Stored data:
This design comes from an exercise in tuning for small area, a short achievable clock period and few clock cycles per item on the open sky130 flow, not from production work.
The RTL was checked by simulation tests, not by an equivalence proof against the original design.

===== config.mk =====
export PLATFORM = sky130hd
export DESIGN_NAME = tilt_vector_to_angle_sector
export DESIGN_NICKNAME = tilt_vector_to_angle_sector
export VERILOG_FILES = /design/flow/design.v
export SDC_FILE = /design/flow/constraint.sdc
export NUM_CORES = 4
export LEC_CHECK = 0
export ABC_AREA = 1
export CAP_MARGIN = 20
export CORE_MARGIN = 2
export CORE_UTILIZATION = 40
export SETUP_SLACK_MARGIN = 2.5
export SLEW_MARGIN = 20

===== constraint.sdc =====
create_clock -name core_clock -period 5.0 [get_ports {clk}]
set_input_delay 1.0000 -clock core_clock [delete_from_list [all_inputs] [get_ports {clk}]]
set_output_delay 1.0000 -clock core_clock [all_outputs]
set_load 0.01 [all_outputs]

===== design.v =====
`default_nettype none
package tvas_pkg;
  localparam int SAMPLE_W = 16;
  localparam int SECTOR_W = 5;
endpackage
`default_nettype wire
`default_nettype none
module tvas_ks_add #(
  parameter integer W = 8
) (
  input  wire [W-1:0] a,
  input  wire [W-1:0] b,
  input  wire         ci,
  output wire [W-1:0] s
);
  localparam integer L = (W <= 1) ? 1 : $clog2(W);
  wire [W-1:0] p0 = a ^ b;
  wire [W-1:0] g0 = a & b;
  wire [W-1:0] g [0:L];
  wire [W-1:0] p [0:L];
  assign g[0] = {g0[W-1:1], g0[0] | (p0[0] & ci)};
  assign p[0] = p0;
  genvar l, i;
  generate
    for (l = 0; l < L; l = l + 1) begin : g_lvl
      for (i = 0; i < W; i = i + 1) begin : g_bit
        if (i >= (1 << l)) begin : g_op
          assign g[l+1][i] = g[l][i] | (p[l][i] & g[l][i - (1 << l)]);
          assign p[l+1][i] = p[l][i] & p[l][i - (1 << l)];
        end else begin : g_pass
          assign g[l+1][i] = g[l][i];
          assign p[l+1][i] = p[l][i];
        end
      end
    end
  endgenerate
  assign s = p0 ^ {g[L][W-2:0], ci};
endmodule
`default_nettype wire
`default_nettype none
module tilt_vector_to_angle_sector (
  input  wire         clk,
  input  wire         rst,
  input  wire         accel_valid,
  output wire         accel_stall,
  input  wire  [15:0] accel_x,
  input  wire  [15:0] accel_y,
  output wire         sector_valid,
  input  wire         sector_stall,
  output wire  [4:0]  sector
);
  localparam integer XW  = 19;
  function automatic integer wy(input integer k);
    case (k)
      1: wy = 18; 2: wy = 18; 3: wy = 17; 4: wy = 16; 5: wy = 16;
      6: wy = 15; 7: wy = 14; 8: wy = 13; 9: wy = 12; 10: wy = 11;
      11: wy = 10; 12: wy = 9; 13: wy = 8; default: wy = 7;
    endcase
  endfunction
  function automatic [13:0] atan_step(input integer i);
    case (i)
      0: atan_step = 14'd8192; 1: atan_step = 14'd4836; 2: atan_step = 14'd2555;
      3: atan_step = 14'd1297; 4: atan_step = 14'd651;  5: atan_step = 14'd326;
      6: atan_step = 14'd163;  7: atan_step = 14'd81;   8: atan_step = 14'd41;
      9: atan_step = 14'd20;   10: atan_step = 14'd10;  11: atan_step = 14'd5;
      12: atan_step = 14'd3;   13: atan_step = 14'd1;   14: atan_step = 14'd1;
      default: atan_step = 14'd0;
    endcase
  endfunction
  function automatic [15:0] abs16(input [15:0] v);
    integer j;
    reg     any;
    begin
      any = 1'b0;
      for (j = 0; j < 16; j = j + 1) begin
        abs16[j] = v[j] ^ (v[15] & any);
        any = any | v[j];
      end
    end
  endfunction
  reg        stall_q;
  wire       accept = accel_valid & ~stall_q;
  reg        v0, sx, sy;
  reg [15:0] ax, ay;
  always @(posedge clk) begin
    if (rst) v0 <= 1'b0;
    else     v0 <= accept;
    sx <= accel_x[15];
    sy <= accel_y[15];
    ax <= abs16(accel_x);
    ay <= abs16(accel_y);
  end
  wire        d0  = sx ^ sy;
  wire [16:0] s1x;
  wire [15:0] dyx, dxy;
  tvas_ks_add #(.W(17)) u_s1x (.a({1'b0, ax}), .b({1'b0, ay}), .ci(1'b0), .s(s1x));
  tvas_ks_add #(.W(16)) u_dyx (.a(ay), .b(~ax), .ci(1'b1), .s(dyx));
  tvas_ks_add #(.W(16)) u_dxy (.a(ax), .b(~ay), .ci(1'b1), .s(dxy));
  wire [15:0] s1y = d0 ? dyx : dxy;
  wire        yz  = (ay == 16'd0);
  wire        xz  = (ax == 16'd0);
  reg [16:0] n1x;
  reg [15:0] n1y;
  reg        n1d, n1b;
  always @* begin
    n1x = s1x; n1y = s1y; n1d = d0; n1b = sx;
    if (yz) begin
      n1x = 17'd32768; n1y = 16'd0 - 16'd32766; n1d = 1'b1; n1b = sx;
    end else if (xz) begin
      n1x = 17'd22000; n1y = 16'd0 - 16'd18000; n1d = 1'b0; n1b = sy;
    end
  end
  reg        v1, d0_1, b1;
  reg [16:0] x1;
  reg [15:0] y1;
  always @(posedge clk) begin
    if (rst) v1 <= 1'b0;
    else     v1 <= v0;
    x1   <= n1x;
    y1   <= n1y;
    d0_1 <= n1d;
    b1   <= n1b;
  end
  wire [XW*13-1:0] vx_bus;
  wire [18*13-1:0] vy_bus;
  wire [16*14-1:0] d_bus;
  wire [13:1]      b_bus;
  wire [13:1]      v_bus;
  wire [2:0]       d1214;             
  assign vx_bus[XW*1 +: XW] = {x1, 2'b00};
  assign vy_bus[18*1 +: 18] = {y1, 2'b00};
  assign d_bus[16*1 +: 16]  = {15'd0, d0_1};
  assign b_bus[1]           = b1;
  assign v_bus[1]           = v1;
  genvar k;
  generate
    for (k = 1; k <= 12; k = k + 1) begin : g_rot
      localparam integer W  = wy(k);
      localparam integer WN = wy(k + 1);
      localparam integer MW = W - 1 - k;   
      wire [XW-1:0]       vx = vx_bus[XW*k +: XW];
      wire signed [W-1:0] vy = vy_bus[18*k +: W];
      wire                dk = ~vy[W-1];     
      wire signed [W-1:0] ysh = vy >>> k;
      wire [XW-1:0]       xsh = (k < 10) ? (vx >> k) : (vx >> (k - 8));
      wire [XW-1:0] nx;
      if (MW > 0) begin : g_m
        wire [MW-1:0] m = ysh[MW-1:0] ^ {MW{~dk}};
        tvas_ks_add #(.W(XW)) u_xa (.a(vx), .b({{(XW-MW){1'b0}}, m}), .ci(~dk), .s(nx));
      end else if (k < 10) begin : g_inc
        assign nx = vx + {{(XW-1){1'b0}}, ~dk};
      end else begin : g_inc_s
        assign nx = {8'd0, vx[10:0] + {10'd0, ~dk}};
      end
      wire [XW-1:0] nxr;                   
      if (k == 9) begin : g_sat
        assign nxr = {8'd0, nx[18:10], (&nx[9:2]) ? nx[1:0] : 2'b00};
      end else begin : g_nosat
        assign nxr = nx;
      end
      wire [WN-1:0] xs = xsh[WN-1:0] ^ {WN{dk}};
      wire [WN-1:0] ny;
      tvas_ks_add #(.W(WN)) u_ya (.a(vy[WN-1:0]), .b(xs), .ci(dk), .s(ny));
      reg bq, vq;
      always @(posedge clk) begin
        if (rst) vq <= 1'b0;
        else     vq <= v_bus[k];
        bq <= b_bus[k];
      end
      assign b_bus[k+1] = bq;
      assign v_bus[k+1] = vq;
      if (k < 12) begin : g_xy
        reg [((k < 9) ? XW : 11)-1:0] xq;
        reg [WN-1:0] yq;
        always @(posedge clk) begin
          xq <= nxr;
          yq <= ny;
        end
        assign vx_bus[XW*(k+1) +: XW] = {{(XW - ((k < 9) ? XW : 11)){1'b0}}, xq};
        assign vy_bus[18*(k+1) +: 18] = {{(18-WN){yq[WN-1]}}, yq};
      end
      if (k < 10) begin : g_d
        reg [k:0] dq;
        always @(posedge clk) dq <= {dk, d_bus[16*k +: k]};
        assign d_bus[16*(k+1) +: 16] = {{(15-k){1'b0}}, dq};
      end else begin : g_l
        wire [5:0] dlo = d_bus[16*k +: 6];
        wire [8:0] lin;
        if (k == 10) begin : g_l0
          wire [3:0] dm = d_bus[16*k + 6 +: 4];
          assign lin = ({9{dm[0]}} & 9'd163) + ({9{dm[1]}} & 9'd81) +
                       ({9{dm[2]}} & 9'd41)  + ({9{dm[3]}} & 9'd20);
        end else begin : g_l1
          assign lin = d_bus[16*k + 6 +: 9];
        end
        localparam [13:0] AK = atan_step(k);
        wire [8:0] lnx = lin + ({9{dk}} & AK[8:0]);
        if (k < 12) begin : g_lr
          reg [8:0] lq;
          reg [5:0] dq;
          always @(posedge clk) begin
            lq <= lnx;
            dq <= dlo;
          end
          assign d_bus[16*(k+1) +: 16] = {1'b0, lq, dq};
        end else begin : g_t
          reg [14:0] tlo;
          always @* begin
            case (dlo)
              6'd0: tlo = 15'd23677;
              6'd1: tlo = 15'd31869;
              6'd2: tlo = 15'd28513;
              6'd3: tlo = 15'd3937;
              6'd4: tlo = 15'd26232;
              6'd5: tlo = 15'd1656;
              6'd6: tlo = 15'd31068;
              6'd7: tlo = 15'd6492;
              6'd8: tlo = 15'd24974;
              6'd9: tlo = 15'd398;
              6'd10: tlo = 15'd29810;
              6'd11: tlo = 15'd5234;
              6'd12: tlo = 15'd27529;
              6'd13: tlo = 15'd2953;
              6'd14: tlo = 15'd32365;
              6'd15: tlo = 15'd7789;
              6'd16: tlo = 15'd24328;
              6'd17: tlo = 15'd32520;
              6'd18: tlo = 15'd29164;
              6'd19: tlo = 15'd4588;
              6'd20: tlo = 15'd26883;
              6'd21: tlo = 15'd2307;
              6'd22: tlo = 15'd31719;
              6'd23: tlo = 15'd7143;
              6'd24: tlo = 15'd25625;
              6'd25: tlo = 15'd1049;
              6'd26: tlo = 15'd30461;
              6'd27: tlo = 15'd5885;
              6'd28: tlo = 15'd28180;
              6'd29: tlo = 15'd3604;
              6'd30: tlo = 15'd248;
              6'd31: tlo = 15'd8440;
              6'd32: tlo = 15'd24003;
              6'd33: tlo = 15'd32195;
              6'd34: tlo = 15'd28839;
              6'd35: tlo = 15'd4263;
              6'd36: tlo = 15'd26558;
              6'd37: tlo = 15'd1982;
              6'd38: tlo = 15'd31394;
              6'd39: tlo = 15'd6818;
              6'd40: tlo = 15'd25300;
              6'd41: tlo = 15'd724;
              6'd42: tlo = 15'd30136;
              6'd43: tlo = 15'd5560;
              6'd44: tlo = 15'd27855;
              6'd45: tlo = 15'd3279;
              6'd46: tlo = 15'd32691;
              6'd47: tlo = 15'd8115;
              6'd48: tlo = 15'd24654;
              6'd49: tlo = 15'd78;
              6'd50: tlo = 15'd29490;
              6'd51: tlo = 15'd4914;
              6'd52: tlo = 15'd27209;
              6'd53: tlo = 15'd2633;
              6'd54: tlo = 15'd32045;
              6'd55: tlo = 15'd7469;
              6'd56: tlo = 15'd25951;
              6'd57: tlo = 15'd1375;
              6'd58: tlo = 15'd30787;
              6'd59: tlo = 15'd6211;
              6'd60: tlo = 15'd28506;
              6'd61: tlo = 15'd3930;
              6'd62: tlo = 15'd574;
              6'd63: tlo = 15'd8766;
              default: tlo = 15'd0;
            endcase
          end
          wire [10:0] sq_n;
          tvas_ks_add #(.W(11)) u_sq (.a({1'b0, tlo[9:0]}), .b({2'b00, lin}), .ci(1'b0), .s(sq_n));
          reg [4:0]  hq;
          reg [10:0] sq;
          always @(posedge clk) begin
            hq <= tlo[14:10];
            sq <= sq_n;
          end
          assign d_bus[16*(k+1) +: 16] = {hq, sq};
          wire       d13 = ~ny[WN-1];
          wire       e    = ~dk & (&vx[4:0]);
          wire [5:0] x13s = vx[10:5];
          wire [6:0] ua = {1'b1, ~x13s};       
          wire [6:0] ub = {1'b0, x13s};
          wire [6:0] sa = vy[6:0] ^ xs[6:0] ^ ua;
          wire [6:0] sb = vy[6:0] ^ xs[6:0] ^ ub;
          wire [6:0] ca = {(vy[5:0] & xs[5:0]) | (vy[5:0] & ua[5:0]) | (xs[5:0] & ua[5:0]), dk};
          wire [6:0] cb = {(vy[5:0] & xs[5:0]) | (vy[5:0] & ub[5:0]) | (xs[5:0] & ub[5:0]), dk};
          wire [6:0] y14a, y14b;
          tvas_ks_add #(.W(7)) u_y14a (.a(sa), .b(ca), .ci(~e), .s(y14a));
          tvas_ks_add #(.W(7)) u_y14b (.a(sb), .b(cb), .ci(e), .s(y14b));
          reg d12q, d13q, d14q;
          always @(posedge clk) begin
            d12q <= dk;
            d13q <= d13;
            d14q <= d13 ? ~y14a[6] : ~y14b[6];
          end
          assign d1214 = {d14q, d13q, d12q};
        end
      end
    end
  endgenerate
  wire [10:0] s13  = d_bus[16*13 +: 11];
  wire [4:0]  h13  = d_bus[16*13 + 11 +: 5];
  wire [2:0]  sml  = {1'b0, d1214[0], d1214[0]} + {2'b00, d1214[1]} + {2'b00, d1214[2]};
  wire [3:0]  lo3  = {1'b0, s13[2:0]} + {1'b0, sml};
  wire        cy   = s13[10] | ((&s13[9:3]) & lo3[3]);
  wire [4:0]  hb   = h13 ^ {b_bus[13], 4'b0000};
  wire [4:0]  hb1  = (h13 + 5'd1) ^ {b_bus[13], 4'b0000};
  wire [4:0]  pd   = cy ? hb1 : hb;
  wire        pv   = v_bus[13];
  localparam integer DEPTH = 14;         
  localparam integer CAP   = DEPTH + 2;  
  localparam integer CW    = 5;
  localparam integer PW    = 4;          
  reg  [CW-1:0] cnt_q;
  reg           out_v;
  reg  [4:0]    out_d;
  reg  [4:0]    fq [0:(1 << PW) - 1];
  reg  [PW-1:0] wp, rp;
  wire          f_empty = (wp == rp);
  wire [4:0]    fhead   = fq[rp];
  wire          push_go = pv & ~f_empty;
  wire          push_ho = pv & (out_v | ~f_empty);
  wire          pop_go  = ~f_empty;
  wire          pop_ho  = ~out_v & ~f_empty;
  wire          ov_go   = pv | ~f_empty;
  wire          ov_ho   = out_v | pv | ~f_empty;
  wire [4:0]    od_go   = f_empty ? pd : fhead;
  wire [4:0]    od_ho   = out_v ? out_d : od_go;
  wire          push = sector_stall ? push_ho : push_go;
  wire          pop  = sector_stall ? pop_ho  : pop_go;
  wire [CW-1:0] cnt_p   = cnt_q + 1'b1;
  wire [CW-1:0] cnt_m   = cnt_q - 1'b1;
  wire [CW-1:0] cnt_go  = ~out_v ? (accept ? cnt_p : cnt_q) : (accept ? cnt_q : cnt_m);
  wire [CW-1:0] cnt_ho  = accept ? cnt_p : cnt_q;
  wire          st_go   = ~out_v ? (accept ? (cnt_q >= CAP - 1) : (cnt_q >= CAP))
                                 : (accept ? (cnt_q >= CAP)     : (cnt_q >= CAP + 1));
  wire          st_ho   = accept ? (cnt_q >= CAP - 1) : (cnt_q >= CAP);
  always @(posedge clk) begin
    if (rst) begin
      cnt_q   <= {CW{1'b0}};
      stall_q <= 1'b0;
      out_v   <= 1'b0;
      wp      <= {PW{1'b0}};
      rp      <= {PW{1'b0}};
    end else begin
      cnt_q   <= sector_stall ? cnt_ho : cnt_go;
      stall_q <= sector_stall ? st_ho  : st_go;
      out_v   <= sector_stall ? ov_ho  : ov_go;
      if (push) wp <= wp + 1'b1;
      if (pop)  rp <= rp + 1'b1;
    end
  end
  always @(posedge clk) begin
    out_d <= sector_stall ? od_ho : od_go;
    if (pv) fq[wp] <= pd;
  end
  assign accel_stall  = stall_q;
  assign sector_valid = out_v;
  assign sector       = out_d;
endmodule
`default_nettype wire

● Assigned task: Copy the lines above exactly, beginning at the line that has "for (i = 0;" and stopping after the line that has "assign p[l+1][i] = p[l][i];", and omit the rest.

● Result of this task:
      for (i = 0; i < W; i = i + 1) begin : g_bit
        if (i >= (1 << l)) begin : g_op
          assign g[l+1][i] = g[l][i] | (p[l][i] & g[l][i - (1 << l)]);
          assign p[l+1][i] = p[l][i] & p[l][i - (1 << l)];
        end else begin : g_pass
          assign g[l+1][i] = g[l][i];
          assign p[l+1][i] = p[l][i];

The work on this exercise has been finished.